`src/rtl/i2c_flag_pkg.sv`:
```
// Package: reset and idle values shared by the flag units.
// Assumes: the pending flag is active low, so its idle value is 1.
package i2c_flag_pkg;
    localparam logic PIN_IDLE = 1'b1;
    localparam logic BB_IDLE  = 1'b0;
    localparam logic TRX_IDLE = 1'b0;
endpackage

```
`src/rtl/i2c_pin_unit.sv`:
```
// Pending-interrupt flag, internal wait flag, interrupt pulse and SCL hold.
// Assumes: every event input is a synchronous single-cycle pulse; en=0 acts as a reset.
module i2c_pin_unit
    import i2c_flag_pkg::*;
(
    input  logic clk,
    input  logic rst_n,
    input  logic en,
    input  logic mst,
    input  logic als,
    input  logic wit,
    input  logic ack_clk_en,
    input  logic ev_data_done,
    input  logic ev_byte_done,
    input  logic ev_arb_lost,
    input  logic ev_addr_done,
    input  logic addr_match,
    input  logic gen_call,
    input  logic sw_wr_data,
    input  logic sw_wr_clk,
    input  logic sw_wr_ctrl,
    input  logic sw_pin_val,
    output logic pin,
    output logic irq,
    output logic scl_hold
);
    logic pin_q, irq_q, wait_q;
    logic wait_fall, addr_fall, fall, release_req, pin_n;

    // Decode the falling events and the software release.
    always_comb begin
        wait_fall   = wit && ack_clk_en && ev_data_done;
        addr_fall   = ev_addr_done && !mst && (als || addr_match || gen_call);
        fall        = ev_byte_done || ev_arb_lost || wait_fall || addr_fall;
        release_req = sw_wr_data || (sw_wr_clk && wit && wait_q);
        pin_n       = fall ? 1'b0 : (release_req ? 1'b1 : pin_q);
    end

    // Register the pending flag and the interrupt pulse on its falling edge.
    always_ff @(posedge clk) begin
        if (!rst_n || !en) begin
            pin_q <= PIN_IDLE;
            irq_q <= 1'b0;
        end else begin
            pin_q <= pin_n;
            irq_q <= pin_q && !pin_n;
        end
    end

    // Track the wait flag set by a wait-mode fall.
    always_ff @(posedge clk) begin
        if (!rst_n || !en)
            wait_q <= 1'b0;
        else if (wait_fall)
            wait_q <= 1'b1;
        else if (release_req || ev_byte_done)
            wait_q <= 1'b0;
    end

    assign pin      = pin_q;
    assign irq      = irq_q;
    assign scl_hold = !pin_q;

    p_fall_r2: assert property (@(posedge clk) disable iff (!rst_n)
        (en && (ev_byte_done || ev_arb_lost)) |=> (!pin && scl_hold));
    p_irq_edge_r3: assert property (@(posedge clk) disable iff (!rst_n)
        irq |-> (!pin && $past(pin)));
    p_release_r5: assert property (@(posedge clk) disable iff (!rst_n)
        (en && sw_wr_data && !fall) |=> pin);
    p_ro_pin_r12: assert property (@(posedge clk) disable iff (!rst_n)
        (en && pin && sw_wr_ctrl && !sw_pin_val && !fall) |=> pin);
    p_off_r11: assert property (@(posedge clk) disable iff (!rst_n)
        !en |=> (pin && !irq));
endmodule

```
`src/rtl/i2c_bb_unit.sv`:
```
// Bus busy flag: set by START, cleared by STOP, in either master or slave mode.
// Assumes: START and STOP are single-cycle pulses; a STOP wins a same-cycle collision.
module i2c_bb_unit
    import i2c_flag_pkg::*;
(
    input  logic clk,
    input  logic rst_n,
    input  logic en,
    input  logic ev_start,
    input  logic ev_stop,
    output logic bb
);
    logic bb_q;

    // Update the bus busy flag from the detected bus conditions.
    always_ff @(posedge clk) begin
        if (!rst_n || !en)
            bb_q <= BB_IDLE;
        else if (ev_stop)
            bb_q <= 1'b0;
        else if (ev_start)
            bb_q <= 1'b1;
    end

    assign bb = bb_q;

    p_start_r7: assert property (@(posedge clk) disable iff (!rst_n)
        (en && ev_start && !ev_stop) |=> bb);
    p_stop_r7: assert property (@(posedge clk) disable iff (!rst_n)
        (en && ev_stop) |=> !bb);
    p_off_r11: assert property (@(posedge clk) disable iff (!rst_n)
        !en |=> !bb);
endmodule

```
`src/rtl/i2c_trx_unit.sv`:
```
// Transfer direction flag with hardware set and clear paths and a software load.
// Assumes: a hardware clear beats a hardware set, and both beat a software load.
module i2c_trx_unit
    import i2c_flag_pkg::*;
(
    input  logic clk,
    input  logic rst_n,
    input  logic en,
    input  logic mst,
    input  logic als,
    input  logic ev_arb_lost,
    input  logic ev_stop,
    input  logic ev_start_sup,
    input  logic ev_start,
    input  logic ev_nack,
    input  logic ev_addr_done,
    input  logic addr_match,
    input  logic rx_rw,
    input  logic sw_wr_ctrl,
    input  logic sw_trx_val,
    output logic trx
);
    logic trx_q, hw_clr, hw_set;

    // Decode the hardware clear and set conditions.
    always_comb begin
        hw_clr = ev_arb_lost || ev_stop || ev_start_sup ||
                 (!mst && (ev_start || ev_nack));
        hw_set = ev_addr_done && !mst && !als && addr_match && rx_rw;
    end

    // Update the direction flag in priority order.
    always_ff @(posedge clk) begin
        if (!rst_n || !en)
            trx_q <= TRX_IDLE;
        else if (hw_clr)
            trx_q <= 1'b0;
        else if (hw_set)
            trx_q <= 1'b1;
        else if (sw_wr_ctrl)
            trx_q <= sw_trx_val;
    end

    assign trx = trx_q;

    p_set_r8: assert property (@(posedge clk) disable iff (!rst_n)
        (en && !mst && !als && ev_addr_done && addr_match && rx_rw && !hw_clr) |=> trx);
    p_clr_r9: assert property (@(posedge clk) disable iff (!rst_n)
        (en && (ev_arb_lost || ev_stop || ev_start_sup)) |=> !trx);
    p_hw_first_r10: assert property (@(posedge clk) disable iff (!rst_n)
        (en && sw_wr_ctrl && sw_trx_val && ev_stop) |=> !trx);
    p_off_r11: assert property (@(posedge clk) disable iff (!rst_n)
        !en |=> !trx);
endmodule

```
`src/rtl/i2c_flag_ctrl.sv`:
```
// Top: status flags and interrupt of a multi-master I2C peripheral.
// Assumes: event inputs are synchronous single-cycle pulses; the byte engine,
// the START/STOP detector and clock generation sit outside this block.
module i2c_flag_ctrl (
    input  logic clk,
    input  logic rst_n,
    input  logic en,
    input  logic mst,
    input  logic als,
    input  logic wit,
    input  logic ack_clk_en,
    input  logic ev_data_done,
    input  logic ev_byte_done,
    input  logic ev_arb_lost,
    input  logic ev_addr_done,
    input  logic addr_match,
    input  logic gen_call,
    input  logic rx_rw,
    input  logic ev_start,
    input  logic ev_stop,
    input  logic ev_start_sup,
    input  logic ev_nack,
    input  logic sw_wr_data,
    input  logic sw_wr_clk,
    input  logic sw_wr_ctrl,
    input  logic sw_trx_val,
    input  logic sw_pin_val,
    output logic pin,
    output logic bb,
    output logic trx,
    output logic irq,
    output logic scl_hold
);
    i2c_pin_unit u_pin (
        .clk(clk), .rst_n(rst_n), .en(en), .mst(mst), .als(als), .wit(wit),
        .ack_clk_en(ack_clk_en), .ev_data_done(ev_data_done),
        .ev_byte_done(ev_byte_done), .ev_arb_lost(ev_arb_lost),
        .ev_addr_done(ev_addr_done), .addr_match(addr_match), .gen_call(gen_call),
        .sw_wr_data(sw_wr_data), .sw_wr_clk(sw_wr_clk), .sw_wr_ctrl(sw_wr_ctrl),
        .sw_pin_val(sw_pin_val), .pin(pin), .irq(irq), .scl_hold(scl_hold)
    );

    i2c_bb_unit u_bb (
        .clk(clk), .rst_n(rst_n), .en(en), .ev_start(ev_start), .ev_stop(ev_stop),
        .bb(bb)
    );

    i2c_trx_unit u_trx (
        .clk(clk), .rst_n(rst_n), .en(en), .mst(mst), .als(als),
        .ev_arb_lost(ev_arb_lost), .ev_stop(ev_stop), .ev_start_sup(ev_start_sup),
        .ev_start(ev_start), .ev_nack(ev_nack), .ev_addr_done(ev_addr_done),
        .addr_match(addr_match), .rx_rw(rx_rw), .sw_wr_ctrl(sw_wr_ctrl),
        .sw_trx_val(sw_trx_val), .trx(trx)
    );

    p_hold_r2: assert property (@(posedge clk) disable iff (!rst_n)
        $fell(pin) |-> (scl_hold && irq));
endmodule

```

* * * * * * * * *

→ **EXERCISE DIRECTIONS**
Search the entries for the word "Update" and copy every line that has it.

→ **SOLUTION TO THIS EXERCISE**
    // Update the bus busy flag from the detected bus conditions.
    // Update the direction flag in priority order.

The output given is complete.